8. The real-scene 3D modeling system according to claim 6, characterized in that, The coarse alignment module includes: The feature extraction module is used to extract salient features from point cloud data of indoor and outdoor public areas; The coarse registration module is used to initially align indoor and outdoor point cloud data based on the extracted feature information and the ICP algorithm. The modeling module is used to construct a mathematical model containing constraints to optimize the initial alignment results; The fine-tuning module is used to fine-tune the initially aligned point cloud data. By adjusting the parameters in the transformation matrix, the registration error between point clouds is reduced to obtain the initial registration result.

9. The real-scene 3D modeling system according to claim 6, characterized in that, The graph optimization module includes: The graph optimization and integration module is used to establish a pose graph optimization problem model, integrating the position information of multiple scanning stations into a unified optimization framework; The overlay and fusion module is used to incorporate common feature points from indoor and outdoor point cloud data into an optimization framework for visual overlay and fusion. The algorithm optimization module is used to apply graph optimization algorithms to minimize errors, obtain globally consistent scanning station poses, and iterate to optimize the point cloud registration results. The monitoring module is used to monitor registration errors in real time and converge abnormal errors in the target area.

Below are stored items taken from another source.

==> src/rtl/alu_responder.sv <==
// alu_responder: single-operation ALU with valid/ready request and response
// handshakes. One operation is in flight at a time: IDLE -> EXEC -> RESP.
module alu_responder (
    input  logic        clk,
    input  logic        rst_n,
    input  logic        req_valid,
    output logic        req_ready,
    input  logic [31:0] req_a,
    input  logic [31:0] req_b,
    input  logic [2:0]  req_control,
    output logic        resp_valid,
    input  logic        resp_ready,
    output logic [31:0] resp_result,
    output logic        resp_zero,
    output logic        resp_err,
    output logic [15:0] op_count
);

    typedef enum logic [1:0] {
        IDLE,
        EXEC,
        RESP
    } state_t;

    state_t      state;
    state_t      state_nx;
    logic [31:0] a_q;
    logic [31:0] b_q;
    logic [2:0]  ctl_q;
    logic [31:0] alu_res;
    logic        alu_err;
    logic        accept;
    logic        handshake;

    // State register
    always_ff @(posedge clk or negedge rst_n) begin
        if (!rst_n) begin
            state <= IDLE;
        end else begin
            state <= state_nx;
        end
    end

    // Next-state logic and handshake outputs
    always_comb begin
        state_nx   = state;
        accept     = 1'b0;
        handshake  = 1'b0;
        req_ready  = 1'b0;
        resp_valid = 1'b0;
        case (state)
            IDLE: begin
                req_ready = 1'b1;
                if (req_valid) begin
                    accept   = 1'b1;
                    state_nx = EXEC;
                end
            end
            EXEC: begin
                state_nx = RESP;
            end
            RESP: begin
                resp_valid = 1'b1;
                if (resp_ready) begin
                    handshake = 1'b1;
                    state_nx  = IDLE;
                end
            end
            default: begin
                state_nx = IDLE;
            end
        endcase
    end

    // ALU operating only on the captured operands
    always_comb begin
        alu_res = '0;
        alu_err = 1'b0;
        case (ctl_q)
            3'b000: alu_res = a_q & b_q;
            3'b001: alu_res = a_q | b_q;
            3'b010: alu_res = a_q + b_q;
            3'b011: alu_res = a_q ^ b_q;
            3'b100: alu_res = ~(a_q | b_q);
            3'b110: alu_res = a_q - b_q;
            3'b111: alu_res = {31'b0, ($signed(a_q) < $signed(b_q))};
            default: alu_err = 1'b1;
        endcase
    end

    // Operand capture on request acceptance
    always_ff @(posedge clk or negedge rst_n) begin
        if (!rst_n) begin
            a_q   <= '0;
            b_q   <= '0;
            ctl_q <= '0;
        end else if (accept) begin
            a_q   <= req_a;
            b_q   <= req_b;
            ctl_q <= req_control;
        end
    end

    // Response registers, loaded once on leaving EXEC and held through RESP
    always_ff @(posedge clk or negedge rst_n) begin
        if (!rst_n) begin
            resp_result <= '0;
            resp_zero   <= 1'b0;
            resp_err    <= 1'b0;
        end else if (state == EXEC) begin
            resp_result <= alu_res;
            resp_zero   <= (alu_res == '0);
            resp_err    <= alu_err;
        end
    end

    // Completed-handshake counter, wraps naturally at 16 bits
    always_ff @(posedge clk or negedge rst_n) begin
        if (!rst_n) begin
            op_count <= '0;
        end else if (handshake) begin
            op_count <= op_count + 16'd1;
        end
    end

endmodule
$ cat src/rtl/shared_memory_arbiter.sv
// Round-robin arbiter giving NUM_REQ cores access to one single-port
// synchronous memory; each access is IDLE -> MEM -> RSP (3 cycles).
module shared_memory_arbiter
  import shared_memory_pkg::*;
#(
  parameter int NUM_REQ = 4,
  parameter int AW      = DEFAULT_AW,
  parameter int DW      = DEFAULT_DW
) (
  input  logic                  i_clk,
  input  logic                  i_reset_n,
  input  logic [NUM_REQ-1:0]    i_req_valid,
  input  logic [NUM_REQ-1:0]    i_req_we,
  input  logic [NUM_REQ*AW-1:0] i_req_addr,
  input  logic [NUM_REQ*DW-1:0] i_req_wdata,
  output logic [NUM_REQ-1:0]    o_req_ready,
  output logic [NUM_REQ-1:0]    o_rsp_valid,
  output logic [DW-1:0]         o_rsp_rdata,
  output logic                  o_mem_en,
  output logic                  o_mem_we,
  output logic [AW-1:0]         o_mem_addr,
  output logic [DW-1:0]         o_mem_wdata,
  input  logic [DW-1:0]         i_mem_rdata,
  output logic                  o_busy
);

  localparam int IW = $clog2(NUM_REQ);

  state_t               r_state;
  logic [IW-1:0]        r_last;
  logic [IW-1:0]        r_idx;
  logic [AW-1:0]        r_addr;
  logic [DW-1:0]        r_wdata;
  logic                 r_mem_en;
  logic                 r_mem_we;
  logic [NUM_REQ-1:0]   r_rsp_valid;

  logic [NUM_REQ-1:0]   w_grant;
  logic [IW-1:0]        w_grant_idx;
  logic                 w_accept;

  rr_arbiter #(
    .N  (NUM_REQ),
    .IW (IW)
  ) u_rr_arbiter (
    .i_req   (i_req_valid),
    .i_last  (r_last),
    .o_grant (w_grant),
    .o_idx   (w_grant_idx)
  );

  assign w_accept    = (r_state == IDLE) && (w_grant != '0);
  // Gated by reset so nothing is offered while the block is held in reset.
  assign o_req_ready = (w_accept && i_reset_n) ? w_grant : '0;

  always_ff @(posedge i_clk or negedge i_reset_n) begin
    if (!i_reset_n) begin
      r_state     <= IDLE;
      r_last      <= IW'(NUM_REQ - 1);
      r_idx       <= '0;
      r_addr      <= '0;
      r_wdata     <= '0;
      r_mem_en    <= 1'b0;
      r_mem_we    <= 1'b0;
      r_rsp_valid <= '0;
    end else begin
      case (r_state)
        IDLE: begin
          if (w_accept) begin
            r_idx    <= w_grant_idx;
            r_last   <= w_grant_idx;
            r_addr   <= i_req_addr[w_grant_idx*AW +: AW];
            r_wdata  <= i_req_wdata[w_grant_idx*DW +: DW];
            r_mem_en <= 1'b1;
            r_mem_we <= i_req_we[w_grant_idx];
            r_state  <= MEM;
          end
        end
        MEM: begin
          r_mem_en    <= 1'b0;
          r_mem_we    <= 1'b0;
          r_rsp_valid <= NUM_REQ'(1) << r_idx;
          r_state     <= RSP;
        end
        RSP: begin
          r_rsp_valid <= '0;
          r_state     <= IDLE;
        end
        default: begin
          r_mem_en    <= 1'b0;
          r_mem_we    <= 1'b0;
          r_rsp_valid <= '0;
          r_state     <= IDLE;
        end
      endcase
    end
  end

  assign o_mem_en    = r_mem_en;
  assign o_mem_we    = r_mem_we;
  assign o_mem_addr  = r_addr;
  assign o_mem_wdata = r_wdata;
  assign o_rsp_valid = r_rsp_valid;
  // Memory read data arrives one cycle after MEM, i.e. exactly in RSP.
  assign o_rsp_rdata = (r_rsp_valid != '0) ? i_mem_rdata : '0;
  assign o_busy      = (r_state != IDLE);

endmodule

10. The real-scene 3D modeling system according to claim 6, characterized in that, The semantic-guided reconstruction module includes: The semantic segmentation module is used to perform semantic segmentation on the fused point cloud using a deep learning model, identify different architectural elements and assign semantic labels. The boundary repair module is used to perform geometric modeling based on semantic segmentation results. It combines semantic information to perform hierarchical optimization and reconstruction of the geometric structure of point clouds of different categories, and fits a more realistic scene. The refined fusion module is used to classify each part of the model based on the optimized point cloud data and semantic information, and fit the scene and the geometry in the scene according to the semantic attributes to fit the spatial posture and size ratio of the real scene, and then output the fused real scene 3D model with semantic labels.